:: Work to complete ::
Search the data for the word "localparam" and copy each line that has it.

Content starts

From an optimization exercise on the open Yosys and OpenROAD flow, aimed at small area; shortcuts taken in it are not production practice.
Only simulation tests tie the RTL to the original design; equivalence was not proved.
No activity file was given, so power comes from the tool's default toggle rates.

==> flow/design.v <==
module sync_fifo
#(
	parameter integer WIDTH = 8,
	parameter integer DEPTH = 32,
	parameter integer FWFT  = 0
)
(
	input  wire             clk,
	input  wire             srst,
	input  wire [WIDTH-1:0] din,
	input  wire             wr_en,
	input  wire             rd_en,
	output wire [WIDTH-1:0] dout,
	output wire             full,
	output wire             almost_full,
	output wire             empty,
	output wire             almost_empty
);
localparam integer AW = (DEPTH > 1) ? $clog2(DEPTH) : 1;
localparam integer CW = $clog2(DEPTH + 1);
reg [WIDTH-1:0] mem [0:DEPTH-1];
reg [AW-1:0] wr_ptr, rd_ptr;
reg [CW-1:0] count;
reg [WIDTH-1:0] dout_r;
wire do_rd = rd_en && (count != 0);
wire do_wr = wr_en && ((count != DEPTH) || do_rd);
assign full         = (count == DEPTH);
assign almost_full  = (count >= DEPTH - 1);
assign empty        = (count == 0);
assign almost_empty = (count <= 1);
always @(posedge clk)
begin
	if(do_wr)
		mem[wr_ptr] <= din;
end
always @(posedge clk)
begin
	if(srst)
		begin
			wr_ptr <= 0;
			rd_ptr <= 0;
			count  <= 0;
			dout_r <= 0;
		end
	else
		begin
			if(do_wr)
				wr_ptr <= (wr_ptr == DEPTH - 1) ? {AW{1'b0}} : wr_ptr + 1'b1;
			if(do_rd)
				begin
					rd_ptr <= (rd_ptr == DEPTH - 1) ? {AW{1'b0}} : rd_ptr + 1'b1;
					dout_r <= mem[rd_ptr];
				end
			count <= count + (do_wr ? 1'b1 : 1'b0) - (do_rd ? 1'b1 : 1'b0);
		end
end
assign dout = (FWFT != 0) ? mem[rd_ptr] : dout_r;
endmodule
module line_shift_register
#(
	parameter integer WIDTH = 8,
	parameter integer DEPTH = 32
)
(
	input  wire             CLK,
	input  wire             RST,
	input  wire             CE,
	input  wire [WIDTH-1:0] D,
	output wire [WIDTH-1:0] Q
);
reg [WIDTH-1:0] sr [0:DEPTH-1];
integer i;
always @(posedge CLK)
begin
	if(!RST)
		begin
			for(i=0;i<DEPTH;i=i+1)
				sr[i]<=0;
		end
	else if(CE)
		begin
			sr[0]<=D;
			for(i=1;i<DEPTH;i=i+1)
				sr[i]<=sr[i-1];
		end
end
assign Q = sr[DEPTH-1];
endmodule
module gray_shift
(
	input clk,
	input rst,
	input ce,
	input [23:0] rgb,
	output reg [7:0] gray
);
wire [7:0] red;
wire [7:0] green;
wire [7:0] blue;
reg [15:0] gray_r,gray_g,gray_b;
wire [15:0] gray_w;
assign red = rgb[23:16];
assign green = rgb[15:8];
assign blue = rgb[7:0];
assign gray_w = gray_r + gray_g + gray_b;
always@(posedge clk)
begin
    if(!rst)
		begin
			gray_r <= 0;
			gray_g <= 0;
			gray_b <= 0;
		end
    else if(ce)
		begin
			gray_r <= (red <<6) + (red <<3) + (red <<2) + red     ;
			gray_g <= (green<<7) + (green<<4) + (green<<2) + green;
			gray_b <= (blue <<4) + (blue <<3) + (blue <<2) + 1'b1 ;
		end
	else
		begin
			gray_r <= gray_r;
			gray_g <= gray_g;
			gray_b <= gray_b;
		end
end
always@(posedge clk)
begin
    if(!rst)
        gray <= 0;
    else if(ce)
		gray <= gray_w[15:8];
	else
		gray <= gray;
end
endmodule
module u_sort
(  
input	clk,
input	rst,
input	ce,    
input  [7:0] data1, data2, data3,  
output reg [7:0] max_data, mid_data, min_data 
); 
always@(posedge clk) 
begin  
	if(!rst)   
		begin   
			max_data <= 0;   
			mid_data <= 0;   
			min_data <= 0;   
		end  
	else if(ce)
		begin
			if(data1 >= data2 && data1 >= data3)    
				max_data <= data1;   
			else if(data2 >= data1 && data2 >= data3)    
				max_data <= data2;   
			else   
				max_data <= data3; 
			if((data1 >= data2 && data1 <= data3) || (data1 >= data3 && data1 <= data2))    
				mid_data <= data1;   
			else if((data2 >= data1 && data2 <= data3) || (data2 >= data3 && data2 <= data1))   
				mid_data <= data2;   
			else   
				mid_data <= data3;   
			if(data1 <= data2 && data1 <= data3)    
				min_data <= data1;   
			else if(data2 <= data1 && data2 <= data3)    
				min_data <= data2;   
			else    
				min_data <= data3;  
		end
	else	
		begin      
			max_data <= max_data;   
			mid_data <= mid_data;   
			min_data <= min_data;   		
		end 
end 
endmodule
module u_media_value
(
	input clk,
	input rst,
	input ce,
	input [7:0] data11,data12,data13,data21,data22,data23,data31,data32,data33,
	output [7:0] final_media_data
);
wire [7:0] max_data1, mid_data1, min_data1; 
wire [7:0] max_data2, mid_data2, min_data2;
wire [7:0] max_data3, mid_data3, min_data3;
wire [7:0] max_min_data, mid_mid_data, min_max_data; 
u_sort unit0 
(  
.clk  (clk),  
.rst  (rst), 
.ce   (ce),   
.data1  (data11),   
.data2  (data12),   
.data3  (data13),    
.max_data (max_data1),  
.mid_data (mid_data1),  
.min_data (min_data1) 
); 
u_sort unit1
(  
.clk  (clk),  
.rst  (rst),  
.ce   (ce),   
.data1  (data21),   
.data2  (data22),   
.data3  (data23),    
.max_data (max_data2),  
.mid_data (mid_data2),  
.min_data (min_data2) 
); 
u_sort unit2
(  
.clk  (clk),  
.rst  (rst),  
.ce   (ce),   
.data1  (data31),   
.data2  (data32),   
.data3  (data33),    
.max_data (max_data3),  
.mid_data (mid_data3),  
.min_data (min_data3) 
); 
u_sort unit3
(  
.clk  (clk),  
.rst  (rst), 
.ce   (ce),    
.data1  (max_data1),   
.data2  (max_data2),   
.data3  (max_data3),    
.max_data (),  
.mid_data (),  
.min_data (max_min_data) 
); 
u_sort unit4
(  
.clk  (clk),  
.rst  (rst), 
.ce   (ce),    
.data1  (mid_data1),   
.data2  (mid_data2),   
.data3  (mid_data3),    
.max_data (),  
.mid_data (mid_mid_data),  
.min_data () 
); 
u_sort unit5
(  
.clk  (clk), 
.rst  (rst), 
.ce   (ce),    
.data1  (min_data1),   
.data2  (min_data2),   
.data3  (min_data3),    
.max_data (min_max_data),  
.mid_data (),  
.min_data ()
);
u_sort unit6
(  
.clk  (clk),  
.rst  (rst),  
.ce   (ce),   
.data1  (max_min_data),   
.data2  (mid_mid_data),   
.data3  (min_max_data),    
.max_data (),  
.mid_data (final_media_data),  
.min_data   () 
);
endmodule
module u_3_3_matrix
(
	input clk,
	input rst,
	input ce,
	input [7:0] data_line_0,data_line_1,data_line_2,
	output reg [7:0] data11,data12,data13,data21,data22,data23,data31,data32,data33
);
always @(posedge clk)
begin
	if(!rst)
		begin
			data11<=0;
			data12<=0;
			data13<=0;
			data21<=0;
			data22<=0;
			data23<=0;
			data31<=0;
			data32<=0;
			data33<=0;
		end
	else if(ce)
		begin
			data11<=data_line_0;
			data12<=data_line_1;
			data13<=data_line_2;
			data21<=data11;
			data22<=data12;
			data23<=data13;
			data31<=data21;
			data32<=data22;
			data33<=data23;		
		end
	else
		begin
			data11<=data11;
			data12<=data12;
			data13<=data13;
			data21<=data21;
			data22<=data22;
			data23<=data23;
			data31<=data31;
			data32<=data32;
			data33<=data33;		
		end
end
endmodule
module u_2_2_matrix
(
	input clk,
	input rst,
	input ce,
	input [7:0] data_line_0,data_line_1,
	output reg [7:0] data11,data12,data21,data22
);
always @(posedge clk)
begin
	if(!rst)
		begin
			data11<=0;
			data12<=0;
			data21<=0;
			data22<=0;
		end
	else if(ce)
		begin
			data11<=data_line_0;
			data12<=data_line_1;
			data21<=data11;
			data22<=data12;
		end
	else
		begin
			data11<=data11;
			data12<=data12;
			data21<=data21;
			data22<=data22;
		end
end
endmodule
module u_average_value
(
	input clk,
	input rst,
	input ce,
	input [7:0] data11,data12,data21,data22,
	output reg [9:0] average_value
);
reg [8:0] av_buffer1,av_buffer2;
always @(posedge clk)
begin
	if(!rst)
		begin
		av_buffer1<=0;
		av_buffer2<=0;
		average_value<=0;
		end
	else if(ce)
		begin
		av_buffer1<=data11+data12;
		av_buffer2<=data21+data22;
		average_value<=av_buffer1+av_buffer2;
		end
	else
		begin
		av_buffer1<=av_buffer1;
		av_buffer2<=av_buffer2;
		average_value<=average_value;
		end
end 
endmodule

Content ends

:: Response area ::
localparam integer AW = (DEPTH > 1) ? $clog2(DEPTH) : 1;
localparam integer CW = $clog2(DEPTH + 1);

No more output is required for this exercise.